● What the task asks: In the listing below, tally the lines that hold "endpoints" and report that number by itself.

● Data supplied:
File: config.mk
export PLATFORM = sky130hd
export DESIGN_NAME = ps2_key_decoder
export DESIGN_NICKNAME = d
export VERILOG_FILES = /design/src/rtl/ps2_key_decoder.sv
export SDC_FILE = /design/constraint.sdc
export NUM_CORES = 1
export LEC_CHECK = 0
export BUFFER_PORTS_ARGS = -buffer_cell sky130_fd_sc_hd__buf_2
export CORE_UTILIZATION = 37
export CTS_CLUSTER_SIZE = 25
export DETAILED_ROUTE_END_ITERATION = 12
export PLACE_DENSITY = 0.64
export RECOVER_POWER = 100
export SYNTH_ARGS = -nofsm -noshare
export SYNTH_HDL_FRONTEND = slang
export SYNTH_SLANG_ARGS = --single-unit
File: constraint.sdc
create_clock -name clock -period 1.8 [get_ports clock]
set_clock_uncertainty 0.1 [all_clocks]
set_input_delay 0.09 -clock clock [delete_from_list [all_inputs] [get_ports clock]]
set_output_delay 0.09 -clock clock [all_outputs]
set_load 0.02 [all_outputs]
File: src/rtl/ps2_key_decoder.sv
// ps2_key_decoder: folds PS/2 make/break sequences (E0/F0 prefixes) onto one canonical WASD code per direction; define KEY_RELEASE_CLEAR_EN to also zero the code when the key is released
module ps2_key_decoder #(
  parameter int TIMEOUT_CYCLES = 50000
) (
  input  logic       clock,
  input  logic       resetn,
  input  logic [7:0] ps2_byte,
  input  logic       ps2_byte_valid,
  input  logic       clear,
  output logic [7:0] last_key_received,
  output logic       key_held,
  output logic       key_event
);
  localparam int CW = $clog2(TIMEOUT_CYCLES);
  localparam logic [CW-1:0] CNT_MAX = CW'(TIMEOUT_CYCLES - 1);
  typedef enum logic [1:0] {IDLE, GOT_E0, GOT_F0, GOT_E0F0} state_t;
  state_t state, state_nx;
  logic [CW-1:0] cnt, cnt_nx;
  logic [7:0] key_nx, code;
  logic held_nx, event_nx, ext, brk;
  // canonical code of the byte in the current prefix context; 00 marks an untracked key
  always_comb begin
    ext = state == GOT_E0 || state == GOT_E0F0;
    brk = state == GOT_F0 || state == GOT_E0F0;
    code = 8'h00;
    if (ext)
      case (ps2_byte)
        8'h75:   code = 8'h1D;
        8'h6B:   code = 8'h1C;
        8'h72:   code = 8'h1B;
        8'h74:   code = 8'h23;
        default: code = 8'h00;
      endcase
    else if (ps2_byte inside {8'h1D, 8'h1C, 8'h1B, 8'h23})
      code = ps2_byte;
  end
  // prefix tracking, make/break handling and prefix timeout; clear beats a same-cycle byte
  always_comb begin
    state_nx = state;
    cnt_nx = cnt;
    key_nx = last_key_received;
    held_nx = key_held;
    event_nx = 1'b0;
    if (clear) begin
      state_nx = IDLE;
      cnt_nx = '0;
      key_nx = 8'h00;
      held_nx = 1'b0;
    end else if (ps2_byte_valid) begin
      cnt_nx = '0;
      if (ps2_byte == 8'hE0)
        state_nx = GOT_E0;
      else if (ps2_byte == 8'hF0)
        state_nx = state == IDLE ? GOT_F0 : state == GOT_E0 ? GOT_E0F0 : state;
      else begin
        state_nx = IDLE;
        if (code != 8'h00 && !brk) begin
          key_nx = code;
          held_nx = 1'b1;
          event_nx = 1'b1;
        end else if (code != 8'h00 && code == last_key_received) begin
          held_nx = 1'b0;
`ifdef KEY_RELEASE_CLEAR_EN
          key_nx = 8'h00;
`endif
        end
      end
    end else if (state != IDLE) begin
      state_nx = cnt == CNT_MAX ? IDLE : state;
      cnt_nx = cnt == CNT_MAX ? '0 : cnt + 1'b1;
    end
  end
  // registered state and outputs
  always_ff @(posedge clock or negedge resetn) begin
    if (!resetn) begin
      state <= IDLE;
      cnt <= '0;
      last_key_received <= 8'h00;
      key_held <= 1'b0;
      key_event <= 1'b0;
    end else begin
      state <= state_nx;
      cnt <= cnt_nx;
      last_key_received <= key_nx;
      key_held <= held_nx;
      key_event <= event_nx;
    end
  end
endmodule

==> summary.txt, run 1 <==
FF-to-FF End: cnt[13]$_DFFE_PN0P_
Critical Path AT: 1950 ps
Pre-antenna DRT Iters: 8
CTS tree: yes
leakage power: 1.12 nW
YS warnings: 0
Die Span X: 70.6 um
initial antenna violation count: 0
DRC Markers: 4
Post-Synthesis Net Count: 212
Max rail drop VDD: 0.000410 V
GRT overflow: 0
number of synthesized register bits: 28
# nets final: 293
share of layout cells above drive strength 1: 0.362
Root Buffer: clkbuf_8
synth top area cells: dfrtp_1 40%, nor2_1 6.7%, nand2_1 4.1%
period utilization: 1.02
Ports: 22
ANT nets after route: 0
Total GRT Usage: 0.192
# diodes: 0
Vias/cell: 5.40
Post-synth EDFFs: 0
run status: finished with violations
RSZ-0062 raised after global routing: true
Cells after Synth: 199
nature of the critical path endpoint: flop
violated checks: DRC, setup timing
Hold Path Origin: clear
CP max FO: 4
Final Wtd Congestion: 0.869
ys async rst share: 1.00
placed wire-length estimate: 3510 um
clk buf depth: 2
worst min-delay path class: in2reg
syn_area_per_cell: 8.74 sq um
leading area contributor after synthesis: dfrtp_1
die area: 4980 sq um
fin util: 0.564
Fmax: 543 MHz
predominant post-synthesis flop cell: dfrtp_1
first-pass GRT wire length: 7710 um
slew of the pin with the lowest slew margin: 700 ps
worst-skew pair later-pin latency: 270 ps
Commonest cells post-synth: 31 x nor2_1, 28 x dfrtp_1, 19 x nand2_1, 12 x o21ai_0, 10 x nand3_1
top cell type's share of synthesized area: 0.403
H-tree depth: 1
Critical Path Start Type: flop
Clk pin slew, worst setup/hold paths: 90 ps
sequential share of the synthesized area: 0.403
largest net degree at the start of global routing: 29
PwrDens: 561 nW/um^2
# fillers: 416
vias in the first global route: 1745
R2R depth: 6
Hold Violations, Final: 0
max-slew violation count: 0
minimum clock period after layout: 1840 ps
most frequent cell after synthesis: nor2_1
synthesis-to-layout area growth: 44.0%
WS Path Type: reg2reg
WHS: 75.1 ps
critical path capture point: cnt[13]$_DFFE_PN0P_
final WL: 4690 um
Core Region: 4440 sq um
count of cell types in the netlist: 50
cell area after synthesis: 1740 sq um
Max Cap Viol: 0
starting DRC count in detailed routing: 82
number of port buffers: 21
fin worst setup slack: -42.3 ps
Die Ht: 70.6 um
# clock sinks: 28
R2R setup slack: -40 ps
Slew HR: 0.533
Final setup viols: 1
Site Rows: 24
WL/cell: 14.2 um
Req. time, crit path: 1910 ps
FF-to-FF Start: state[0]$_DFFE_PN0P_
TritonCTS Buffers: 3
Initial Utilization: 0.391
Setup crit start: state[0]$_DFFE_PN0P_
via count: 1787
-- state kept, by name, summed over array words and instances, names as in the netlist --
register / flops
state: 2
cnt: 16
last_key_received: 8
key_held: 1
key_event: 1
-- worst min-delay path by stage --
stage                                       end  depth (start not counted)
6_report       last_key_received[2]$_DFFE_PN0P_                          3
3_5_place_dp               key_held$_DFFE_PN0P_                          1
2_1_floorplan                cnt[0]$_DFFE_PN0P_                          0
4_1_cts        last_key_received[2]$_DFFE_PN0P_                          3
5_1_grt        last_key_received[2]$_DFFE_PN0P_                          3
3_3_place_gp   last_key_received[3]$_DFFE_PN0P_                          1
-- metrics by stage --
stage               std cells  worst slack (ps)  setup TNS [ps]  power (W)  instance area, sq um
finish                    331             -42.3           -42.3    0.00140                  2500
global route              331              -129           -1300    0.00147                  2500
CTS                       327             -7.23           -7.23    0.00140                  2390
detailed placement        321              -180           -2060   0.000904                  2290
global placement          321              -176           -1390   0.000901                  2290
floorplan                 199             -10.6           -10.6   0.000773                  1740
-- area by class of cell --
type,count,area (sq um),share of cell area
Clock buffer,3,41.3,0.0165
Clock inverter,1,30.0,0.0120
Inverter,6,22.5,0.00899
Multi-Input combinational cell,161,1100,0.441
Sequential cell,28,701,0.280
Tap cell,52,65.1,0.0260
Timing Repair Buffer,80,541,0.216
-- placed cells by master (no fill, tap or decap), drive strengths merged, types with 6 or more instances in the layout --
cell type  instances
buf               67
nor2              31
dfrtp             28
nand2             19
clkbuf            15
o21ai             13
nand3             10
a21oi              9
xor2               8
inv                6
nor3b              6
and3               6
nand4              6
-- critical path, stage by stage, from the launching register on --
cell and delay, ps:
dfrtp_1 430, nor2_2 60, nand2_2 80, nand4_1 140, or3_4 440, or3_1 370, a21oi_2 150
-- kinds of logic (layout without fill, tap and decap cells) --
logic type	count (synthesis)	after routing	share of synthesized area
adders and majority gates	1	1	0.00719
DFF	28	28	0.403
buffers and inverters	10	90	0.0266
and+or+nand+nor	103	103	0.312
AOI/OAI and AO/OA	44	44	0.184
muxes	3	3	0.0173
xor gates and xnor gates	10	10	0.0504
-- per-layer routing --
layer  vias to the layer above  routed length (um)  global-route usage
li1                        878                   -                   -
met1                       863                2230               0.272
met2                        42                2250               0.318
met3                         4                 203              0.0285
met4                         0                  11              0.0356
met5                         -                   0                   0
-- power by group --
group,internal (W),switching [W],total [W],leakage [nW]
registers,0.000642,0.0000120,0.000654,0.388
clock network,0.000298,0.000194,0.000492,0.0357
logic,0.000115,0.000143,0.000259,0.697
-- timing repair --
action,in CTS,in global routing
hold endpoints to repair,28,0
hold buffers,1,0
setup endpoints to repair,14,24
buffers inserted,1,3
resized for setup,3,31
pin swaps,3,10
cloned,0,1
(Power assumes the default switching activity.)
==> run 2: changes to the inputs <==
Settings changed: BUFFER_PORTS_ARGS -buffer_cell sky130_fd_sc_hd__buf_2 to -buffer_cell sky130_fd_sc_hd__buf_4.
==> run 2 against run 1 <==
  * Die area stayed put
  * Power is 0.88% higher
  * The flow still finishes with violations (DRC, setup timing)
  * Worst hold slack worse by 41 ps
  * Flip-flop and latch count stayed put
  * Wire length is 4.1% lower
  * Critical path type unchanged
  * Non-clock buffer count is 4 lower
  * Count of clock-buffer cells in the layout stayed put
  * Register-to-register slack better by 30 ps
  * Utilization is 1.2 points lower
  * Cell area is 2.0% lower
==> summary.txt, run 2 (synthesis results as in run 1) <==
run status: finished with violations
violated checks: DRC, setup timing
placed wire-length estimate: 3380 um (-3.7%)
number of port buffers: 21 (unchanged)
minimum clock period after layout: 1810 ps (-33.6 ps)
clk buf depth: 2 (unchanged)
# fillers: 432 (+3.8%)
max incr delay on CP: 430 ps (about the same)
ANT nets after route: 0 (unchanged)
leakage power: 1.10 nW (-1.6%)
starting DRC count in detailed routing: 73 (-11%)
# diodes: 0 (unchanged)
CP most frequent cell: or3_4
H-tree depth: 1 (unchanged)
multi-input logic area: 1060 sq um (-4.4%)
final WL: 4500 um (-4.1%)
R2R depth: 5 (-1)
FF-to-FF Start: cnt[1]$_DFFE_PN0P_
# nets final: 289 (-1.4%)
first-pass GRT wire length: 7670 um (-0.54%)
non-filler cells in the finished layout: 327 (-1.2%)
Req. time, crit path: 1920 ps (about the same)
Max rail drop VDD: 0.000350 V (-15%)
DRC Markers: 4 (unchanged)
slew of the pin with the lowest slew margin: 706 ps (+6.44 ps)
fin area: 2450 sq um (-2.0%)
most frequent cells in the layout: 61 x buf_4, 28 x nor2_1, 28 x dfrtp_1
register area: 701 sq um (unchanged)
initial antenna violation count: 0 (unchanged)
Placed Area: 2330 sq um (+1.6%)
Critical Path Start Type: flop
fin worst setup slack: -8.70 ps (+33.6 ps)
RSZ-0062 raised after global routing: true
largest net degree at the start of global routing: 29 (unchanged)
fin util: 0.552 (-0.0115)
synthesis-to-layout area growth: 41.1%
Pre-antenna DRT Iters: 8 (unchanged)
worst min-delay path class: in2reg
Site Rows: 24 (unchanged)
Largest register FFs: 16 (unchanged)
CP Cell Sequence: and3_1, nand4_1, or3_4, or3_4, a21oi_2
nature of the critical path endpoint: flop
FF-to-FF End: cnt[13]$_DFFE_PN0P_
CTS tree: yes
die area: 4980 sq um (unchanged)
Final Wtd Congestion: 0.866 (-0.31%)
worst-skew pair later-pin latency: 290 ps (+20 ps)
Final setup viols: 1 (unchanged)
GRT overflow: 0 (unchanged)
Initial Utilization: 0.391 (unchanged)
Inst Count DP: 319 (-0.62%)
R2R setup slack: -9 ps (+30 ps)
Clk pin slew, worst setup/hold paths: 110 ps (+20 ps)
max-slew violation count: 0 (unchanged)
Die Span X: 70.6 um (unchanged)
share of layout cells above drive strength 1: 0.331 (-0.0311)
period utilization: 1.00 (-0.0186)
commonest non-fill, non-tap cell in the layout: buf_4
Vias/cell: 5.33 (-1.3%)
biggest regs: cnt (16), last_key_received (8), state (2)
WL/cell: 13.8 um (-2.9%)
vias in the first global route: 1716 (-1.7%)
TritonCTS Buffers: 3 (unchanged)
Slew HR: 0.529 (-0.00429)
CP max FO: 3 (-1)
WHS: 34.4 ps (-40.6 ps)
WS Path Type: reg2reg
hold depth: 3 (unchanged)
Die Ht: 70.6 um (unchanged)
PwrDens: 577 nW/um^2 (+3.0%)
slowest CP cell: or3_4
Hold Path Origin: clear
Final Total Pwr: 0.00142 W (+0.88%)
hold path endpoint: cnt[4]$_DFFE_PN0P_
Critical Path AT: 1930 ps (-20 ps)
largest reg by FF count: cnt
Total GRT Usage: 0.194 (+0.00153)
Ports: 22 (unchanged)
Root Buffer: clkbuf_8
Core Region: 4440 sq um (unchanged)
Max Cap Viol: 0 (unchanged)
Fmax: 553 MHz (+1.9%)
via count: 1743 (-2.5%)
# clock sinks: 28 (unchanged)
Hold Violations, Final: 0 (unchanged)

● Task result: 2